* [ACTIVITY]: Nothing beyond the line containing "localparam int unsigned DIM_W" should be printed; print each line exactly from the first line of the listing below through it.

─── PROVIDED RECORDS

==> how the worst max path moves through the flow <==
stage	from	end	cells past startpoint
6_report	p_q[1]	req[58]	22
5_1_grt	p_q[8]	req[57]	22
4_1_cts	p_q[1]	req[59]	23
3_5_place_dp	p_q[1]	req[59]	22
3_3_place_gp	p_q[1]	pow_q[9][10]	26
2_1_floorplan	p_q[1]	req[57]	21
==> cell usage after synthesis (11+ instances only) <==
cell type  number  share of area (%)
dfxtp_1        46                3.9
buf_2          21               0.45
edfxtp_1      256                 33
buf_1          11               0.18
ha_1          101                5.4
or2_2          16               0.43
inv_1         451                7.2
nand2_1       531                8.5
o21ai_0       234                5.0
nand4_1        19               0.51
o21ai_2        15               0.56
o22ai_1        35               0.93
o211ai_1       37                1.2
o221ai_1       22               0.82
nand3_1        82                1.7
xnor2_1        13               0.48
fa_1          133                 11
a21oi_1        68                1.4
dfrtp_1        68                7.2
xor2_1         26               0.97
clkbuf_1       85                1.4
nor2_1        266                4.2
$ cat src/rtl/ic3_pkg.sv
// shared types and constants for the 3x3 image convolution block
// no dependencies
package ic3_pkg;

    localparam int unsigned PIX_W   = 8;
    localparam int unsigned PIX_MAX = 255;
    localparam int unsigned KSIZE   = 3;
    localparam int unsigned ROW_W   = 10;
    localparam int unsigned PLANE_W = 2;
    localparam int unsigned CFG_W   = 24;
    localparam int unsigned DIM_W   = 11;
    localparam int unsigned ROW_LIMIT = 1024;

    // configuration register indexes
    localparam logic [2:0] REG_COEF_TOP = 3'd0;
    localparam logic [2:0] REG_COEF_MID = 3'd1;
    localparam logic [2:0] REG_COEF_BOT = 3'd2;
    localparam logic [2:0] REG_DIVISOR  = 3'd3;
    localparam logic [2:0] REG_WIDTH    = 3'd4;
    localparam logic [2:0] REG_HEIGHT   = 3'd5;

    // result position tag carried with each window
    typedef struct packed {
        logic [PLANE_W-1:0] plane;
        logic [ROW_W-1:0]   row;
        logic [ROW_W-1:0]   col;
        logic               eoi;
    } ic3_tag_t;

endpackage

$ cat src/rtl/ic3_back.sv
// back end: weighted sum, signed division by a serial divider, clamp and result register
// depends on ic3_pkg
module ic3_back #(
    parameter int unsigned COEF_BITS = 8
) (
    input  logic                         clk,
    input  logic                         rst_n,
    input  logic                         in_empty,
    output logic                         in_pop,
    input  logic [9*ic3_pkg::PIX_W-1:0]  win_data,
    input  ic3_pkg::ic3_tag_t            win_tag,
    input  logic [ic3_pkg::CFG_W-1:0]    coef_top,
    input  logic [ic3_pkg::CFG_W-1:0]    coef_mid,
    input  logic [ic3_pkg::CFG_W-1:0]    coef_bot,
    input  logic [ic3_pkg::DIM_W-1:0]    divisor_cfg,
    output logic                         empty,
    input  logic                         pop,
    output logic [ic3_pkg::PIX_W-1:0]    out_value,
    output ic3_pkg::ic3_tag_t            out_tag
);

    localparam int unsigned PW   = ic3_pkg::PIX_W;
    localparam int unsigned PRW  = PW + COEF_BITS + 1;
    localparam int unsigned SW   = PRW + 4;
    localparam int unsigned MW   = SW - 1;
    localparam int unsigned DW   = ic3_pkg::DIM_W;
    localparam int unsigned STW  = $clog2(MW + 1);

    typedef enum logic [3:0] {
        ST_IDLE = 4'b0001,
        ST_MUL  = 4'b0010,
        ST_DIV  = 4'b0100,
        ST_DONE = 4'b1000
    } st_t;

    st_t state_reg, state_next;

    logic signed [PRW-1:0] prod_reg [9];
    logic signed [SW-1:0]  sum;
    logic [MW-1:0]         quo_reg;
    logic [DW:0]           rem_reg;
    logic [DW-1:0]         div_reg;
    logic                  neg_reg;
    logic [STW-1:0]        step_reg;
    logic [DW+1:0]         trial;
    logic [PW-1:0]         res_reg;
    logic                  res_valid_reg;
    ic3_pkg::ic3_tag_t     tag_reg, res_tag_reg;
    logic [ic3_pkg::CFG_W-1:0] regs [3];

    assign regs[0] = coef_top;
    assign regs[1] = coef_mid;
    assign regs[2] = coef_bot;

    // coefficient extract with bits beyond the register as zero
    function automatic logic signed [COEF_BITS:0] coef_at(input logic [ic3_pkg::CFG_W-1:0] r,
                                                          input int k);
        logic [ic3_pkg::CFG_W+3*COEF_BITS-1:0] ext;
        logic [COEF_BITS-1:0] raw;
        begin
            ext = {{(3*COEF_BITS){1'b0}}, r};
            raw = ext[k*COEF_BITS +: COEF_BITS];
            coef_at = {raw[COEF_BITS-1], raw};
        end
    endfunction

    // adder tree over the registered products
    always_comb
    begin
        sum = '0;
        for (int i = 0; i < 9; i++)
            sum = sum + SW'(prod_reg[i]);
    end

    assign in_pop = (state_reg == ST_IDLE) && !in_empty;
    assign trial  = {rem_reg, quo_reg[MW-1]} - {2'b00, div_reg};

    always_comb
    begin
        state_next = state_reg;
        unique case (state_reg)
            ST_IDLE: if (!in_empty) state_next = ST_MUL;
            ST_MUL:  state_next = ST_DIV;
            ST_DIV:  if (step_reg == STW'(MW - 1)) state_next = ST_DONE;
            ST_DONE: if (!res_valid_reg || pop) state_next = ST_IDLE;
            default: state_next = ST_IDLE;
        endcase
    end

    always_ff @(posedge clk or negedge rst_n)
    begin
        if (!rst_n)
        begin
            state_reg     <= ST_IDLE;
            res_valid_reg <= 1'b0;
        end
        else
        begin
            state_reg <= state_next;
            if (state_reg == ST_DONE && (!res_valid_reg || pop))
                res_valid_reg <= 1'b1;
            else if (pop)
                res_valid_reg <= 1'b0;
        end
    end

    // datapath
    always_ff @(posedge clk)
    begin
        unique case (state_reg)
            ST_IDLE:
            begin
                if (!in_empty)
                begin
                    tag_reg <= win_tag;
                    for (int r = 0; r < 3; r++)
                        for (int c = 0; c < 3; c++)
                            prod_reg[r*3+c] <= PRW'($signed({1'b0, win_data[(r*3+c)*PW +: PW]})
                                                    * coef_at(regs[r], c));
                end
            end
            ST_MUL:
            begin
                neg_reg  <= sum[SW-1];
                quo_reg  <= sum[SW-1] ? MW'(-sum) : MW'(sum);
                rem_reg  <= '0;
                div_reg  <= (divisor_cfg == '0) ? DW'(1) : divisor_cfg;
                step_reg <= '0;
            end
            ST_DIV:
            begin
                // restoring division, one quotient bit a cycle
                if (!trial[DW+1])
                begin
                    rem_reg <= trial[DW:0];
                    quo_reg <= {quo_reg[MW-2:0], 1'b1};
                end
                else
                begin
                    rem_reg <= {rem_reg[DW-1:0], quo_reg[MW-1]};
                    quo_reg <= {quo_reg[MW-2:0], 1'b0};
                end
                step_reg <= step_reg + 1'b1;
            end
            ST_DONE:
            begin
                if (!res_valid_reg || pop)
                begin
                    res_tag_reg <= tag_reg;
                    if (neg_reg && quo_reg != '0)
                        res_reg <= '0;
                    else if (quo_reg > MW'(ic3_pkg::PIX_MAX))
                        res_reg <= PW'(ic3_pkg::PIX_MAX);
                    else
                        res_reg <= quo_reg[PW-1:0];
                end
            end
            default: ;
        endcase
    end

    assign empty     = !res_valid_reg;
    assign out_value = res_reg;
    assign out_tag   = res_tag_reg;

    a_pop_idle: assert property (@(posedge clk) disable iff (!rst_n)
        in_pop |-> state_reg == ST_IDLE) else $error("pop outside idle");
    a_div_done: assert property (@(posedge clk) disable iff (!rst_n)
        (state_reg == ST_MUL) |=> state_reg == ST_DIV) else $error("divider not started");
    a_onehot: assert property (@(posedge clk) disable iff (!rst_n)
        $onehot(state_reg)) else $error("state not one-hot");

endmodule

$ cat config.mk
export PLATFORM = sky130hd
export DESIGN_NAME = ic3_back
export DESIGN_NICKNAME = d
export VERILOG_FILES = /design/src/rtl/ic3_pkg.sv /design/src/rtl/ic3_back.sv
export SDC_FILE = /design/constraint.sdc
export NUM_CORES = 2
export LEC_CHECK = 0
export BUFFER_PORTS_ARGS = -buffer_cell sky130_fd_sc_hd__buf_2
export CORE_MARGIN = 1
export CORE_UTILIZATION = 50
export CTS_BUF_LIST = sky130_fd_sc_hd__clkbuf_16
export DETAILED_ROUTE_END_ITERATION = 16
export PLACE_DENSITY = 0.8
export SLEW_MARGIN = 20
export SYNTH_ARGS = -nofsm -noshare
export SYNTH_HDL_FRONTEND = slang
export SYNTH_SLANG_ARGS = --single-unit
$ cat constraint.sdc
create_clock -name clk -period 29.7 [get_ports clk]
set_input_delay 5.94 -clock clk [delete_from_list [all_inputs] [get_ports clk]]
set_output_delay 5.94 -clock clk [all_outputs]
set_load 0.02 [all_outputs]
# Yosys cells after proc, flatten, opt, wreduce, memory -nomap -nowiden
# Memory sizes are Yosys's and may differ from the RTL's.
# Index checks and enable logic that the tools add are counted.
# totals
mem_bits_rw,153
regBits,108
word_cells,76
memories,1
inputBits,182
# memory_table
name,words,word_bits,read_ports,rd_ports_with_merged_regs,wr,line,rtl
prod_reg,9,17,9,0,9,ic3_back.sv:38,logic signed [PRW-1:0] prod_reg [9];
# classes
order_cmp,1
eq_ne,8
multipliers,9
muxes,16
addsub,11
bitwise,1
reduce_logical,13
# op_table
operator,count
multiplier 9 x 8 -> 17 bit,9
adder 21 x 17 -> 21 bit,4
one-hot mux 20 bit (2 select lines),1
one-hot mux 12 bit (2 select lines),1
adder 20 x 17 -> 21 bit,1
adder 19 x 17 -> 20 bit,1
greater-than comparator 20 x 8 -> 1 bit (second input constant),1
2-to-1 mux 20 bit,1
negator 20 bit,1
nonzero test 20 bit,1
adder 18 x 17 -> 19 bit,1
adder 17 x 17 -> 18 bit,1
one-hot mux 4 bit (4 select lines),1
subtractor 13 x 11 -> 13 bit,1
2-to-1 mux 12 bit,1
2-to-1 mux 4 bit,3
zero test 11 bit,1
one-hot mux 5 bit (2 select lines),1
2-to-1 mux 8 bit,1
2-to-1 mux 1 bit,6
inequality test 2 bit (second input constant),3
adder 5 x 1 -> 5 bit (second input constant),1
equality test 5 bit (second input constant),1
equality test 4 x 1 -> 1 bit (second input constant),1
10 further kinds,15

# Logic depth before layout (Yosys ltp)
# logic_depth
ltp_word,11
depth_mapped,20
depth_no_buf,19

# Worst setup path after synthesis
# OpenSTA, ideal clock, no wires.
# synth_timing
path_type,input-to-output
from,in in_empty
to,out in_pop
path_slack_ns,-0.453
t_arrival_ns,24.213
cell_stages,1
path_buffers,0
t_required_ns,23.760
path_cell_list,nor4b_1
# synth_via
elab_chain_len,2
# synth_rtl
element,line,rtl
from (decl),ic3_back.sv:8,"input logic in_empty,"
zero test 1 bit,--,
logical AND 1 bit,ic3_back.sv:75,assign in_pop = (state_reg == ST_IDLE) && !in_empty;
to (decl),ic3_back.sv:9,"output logic in_pop,"
# Every way passes these cells.

# Worst setup path after layout
# Ends and elaborated chain as after synthesis.

==> results summary <==
The flow ran to the end, and the final reports show no timing, DRC or antenna violations. Setup violations remaining at the end of the flow were counted as 0. The post-synthesis simple-gate area fraction came out at between 10% and 20%. The stage delay of the slowest cell on the critical path came out at roughly 0.60 ns. The final hold violation count came to 0. The total clock buffers created by CTS came out at 28. Entering global routing, the biggest net connects 179 pins. The number of flops mapped to enable cells by yosys is 256.

The worst path arrival time came out at between 7 and 8 ns. The number of sinks driven by the clock tree came out at about 260. In this run, synthesis produced a sequential element count of between 200 and 300.

The clock latency on the worst-skew pair came out at 0.55 ns. The via count of the first global-routing pass came out at approximately 23k. The slew of the pin with the lowest slew margin came out at 1.04 ns. The width of the die is 257 um. The die span in y is about 260 um. Counting along the longest clock path gives a buffer depth of 3. The routed via count divided by cell count is approximately 5.2. The upper clock frequency limit came out at roughly 0.076 GHz. For the worst setup path, the data required time is 23.76 ns. Averaged over all synthesized cells, the footprint is between 10 and 15 um2. The number of library cell types mapped by synthesis is 73. The placement row count came out at 93.

The cell at the slowest stage of the critical path is buf_12. The number of instances in the synthesized netlist is roughly 3.2k. The number of iterations in the first detailed-routing pass is 5. The synthesized net count is 4,216. The number of design rule violations left after detail routing is 0. Leaving out fill and tap cells, the most frequent cell in the layout is inv_1. In this run the worst path has a maximum fanout of ~180. The number of DRC violations after detailed-routing iteration 0 is ~1.3k. In this run the worst hold path is classified as flop to flop. Of the total synthesized cell area, the portion taken by XOR and XNOR cells is around 3.4%. The die outline area is between 60,000 and 70,000 um2. The main combinational cell family by area after synthesis is adder cells.

The number of buffer and inverter instances along the worst setup path is 3. The top cell types in the final layout, fill and taps aside, are 689 x inv_1, 456 x fa_1, 421 x ha_1. The starting density of the core came out at around half. The routed wirelength normalized by instance count is between 15 and 20 um.

The cell chosen for the clock root is clkbuf_16. In this run the post-CTS setup repair buffer count came out at 0. After the last flow step, the layout net total stands at ~4.4k.

The number of buffers inserted for hold repair after clock tree synthesis came out at 0. Sequential cells were found to cover between 20% and 30% of the synthesized design area. The total area inside the core boundary comes to ~64,000 um2. The most frequent cell on the critical path is buf_2. The final HPWL from detailed placement came out at 56,400 um. The area growth from synthesis to layout is 9.57%.

The flip-flop count of the largest register, all copies and words added came out at 153. The time the worst path needs with I/O delays and setup came out at roughly 13 ns. The total congestion overflow came out at 0. The fraction of synthesis flops using an asynchronous set or reset pin came out at 1.92%. The overall fraction of global-route tracks in use is 21.3%. On the critical path the largest part of the delay comes from buffers and inverters. Among all flip-flop cells after synthesis, the most frequent one is edfxtp_1. CTS built an H-tree with a depth of 1. The CTS clock-pin slew for the worst setup and hold paths is about 0.060 ns. The first global-routing pass estimated roughly 110,000 um of wire. The share of cells above drive strength 1 came out at approximately 8.7%. ~220 I/O pins were placed.

Across the run, the number of max-cap violations was 0. The Yosys warning count came out at 0. The post-layout utilization of the core is between 50% and 60%.

STA classifies the critical path startpoint as an input pin. The count of buffers inserted at the top-level ports is 214. Headroom to the max-slew limit came out at between 30% and 40%. The synthesized netlist devotes roughly 5.7% of its cell area to compound gates. Setup repair after global routing left no endpoint under its margin.

The final wirelength is about 68,000 um. The endpoint kind of the worst setup timing path is a primary output. Summing the areas of all fa, ha and maj instances in the mapped netlist gives 44.3% of the synthesized area. The start-to-end type of the worst setup path is input pin to primary output. Summed over all failing endpoints, the final setup total negative slack is 0 ns.

The count of nets left with antenna violations once routing finished came out at 0. The share of synthesized area spent on multiplexers is less than 1%. The worst register-to-register path has a setup slack of 23.96 ns. The post-cts sizing count is 0. TritonCTS built the clock tree. Walking the worst path, the cells encountered are buf_2 > nor4b_4 > buf_12 > buf_2. The final clock skew came out at about 0.011 ns. The mapped cell area is 32,500 um2. The number of slew-limit violations in the final report came out at 0.

The final period utilization came out at around 44%. The initial antenna violation count is 9. The routability congestion estimate from global placement is between 0.9 and 1. The number of vias after detailed routing is between 20k and 25k.
## path summary, 6_finish.rpt
kind / startpoint / endpoint / cells after the start
min in group asynchronous: rst_n / state_reg[3] / 1
min reg2reg: tag_reg[3] / out_tag[3] / 0
max in group asynchronous: rst_n / state_reg[0] / 1
max: in_empty / in_pop / 4
min: tag_reg[3] / out_tag[3] / 0
max reg2reg: prod_reg[0][69] / quo_reg[19] / 15
## final cells by class
cell class | count | area, um2
Tap cell | 855 | 1070
Antenna cell | 9 | 22.5
Multi-Input combinational cell | 2189 | 22000
Clock inverter | 20 | 239
Sequential cell | 261 | 7810
Inverter | 687 | 2580
Timing Repair Buffer | 217 | 1110
Clock buffer | 29 | 726
Fill cell | 5385 | 28800
## Yosys cell counts (14+ instances only)
| master | n | area [um2] |
|---|---|---|
| and2_1 | 292 | 1830 |
| a21oi_1 | 74 | 370 |
| nor3_1 | 29 | 145 |
| xnor2_1 | 109 | 955 |
| nor2b_1 | 22 | 138 |
| edfxtp_1 | 256 | 7690 |
| ha_1 | 421 | 5270 |
| o41ai_1 | 18 | 158 |
| o21a_1 | 15 | 113 |
| nand2_1 | 254 | 953 |
| nand2b_1 | 64 | 400 |
| o21ai_0 | 62 | 310 |
| a21boi_0 | 30 | 225 |
| a21o_1 | 14 | 105 |
| xor2_1 | 16 | 140 |
| inv_1 | 687 | 2580 |
| fa_1 | 456 | 9130 |
| nor2_1 | 183 | 687 |
| clkbuf_1 | 15 | 56.3 |
## metrics by stage
step / setup slack, ns / instance area (um2) / hold slack (ns) / instances
floorplan: 7.85 / 32500 / 0.400 / 3157
global placement: 16.37 / 34600 / 0.400 / 4209
detailed placement: 16.33 / 34600 / 0.405 / 4209
CTS: 16.34 / 35600 / 0.415 / 4258
global route: 16.32 / 35600 / 0.421 / 4267
finish: 16.49 / 35600 / 0.416 / 4267
## logic make-up (layout without fill, tap and decap cells)
logic type               after synthesis  after routing
AND/OR/NAND/NOR                      901            901
adder cells (fa/ha/maj)              877            877
buffers and inverters                707            953
AO/OA/AOI/OAI                        276            276
flip-flops                           261            261
XOR/XNOR                             126            126
multiplexers                           9              9
other                                  0              9
## layer usage
layer	routed length, um	track usage [%]
met2	35500	39.0
met5	0	0
met3	3050	2.05
met4	1820	5.62
met1	27200	26.6
Power is left out: the tool's default activity adds up to more than one toggle a clock period on the data nets, which glitch-free logic cannot reach.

──────

* [EXPECTED ANSWER]:
==> how the worst max path moves through the flow <==
stage	from	end	cells past startpoint
6_report	p_q[1]	req[58]	22
5_1_grt	p_q[8]	req[57]	22
4_1_cts	p_q[1]	req[59]	23
3_5_place_dp	p_q[1]	req[59]	22
3_3_place_gp	p_q[1]	pow_q[9][10]	26
2_1_floorplan	p_q[1]	req[57]	21
==> cell usage after synthesis (11+ instances only) <==
cell type  number  share of area (%)
dfxtp_1        46                3.9
buf_2          21               0.45
edfxtp_1      256                 33
buf_1          11               0.18
ha_1          101                5.4
or2_2          16               0.43
inv_1         451                7.2
nand2_1       531                8.5
o21ai_0       234                5.0
nand4_1        19               0.51
o21ai_2        15               0.56
o22ai_1        35               0.93
o211ai_1       37                1.2
o221ai_1       22               0.82
nand3_1        82                1.7
xnor2_1        13               0.48
fa_1          133                 11
a21oi_1        68                1.4
dfrtp_1        68                7.2
xor2_1         26               0.97
clkbuf_1       85                1.4
nor2_1        266                4.2
$ cat src/rtl/ic3_pkg.sv
// shared types and constants for the 3x3 image convolution block
// no dependencies
package ic3_pkg;

    localparam int unsigned PIX_W   = 8;
    localparam int unsigned PIX_MAX = 255;
    localparam int unsigned KSIZE   = 3;
    localparam int unsigned ROW_W   = 10;
    localparam int unsigned PLANE_W = 2;
    localparam int unsigned CFG_W   = 24;
    localparam int unsigned DIM_W   = 11;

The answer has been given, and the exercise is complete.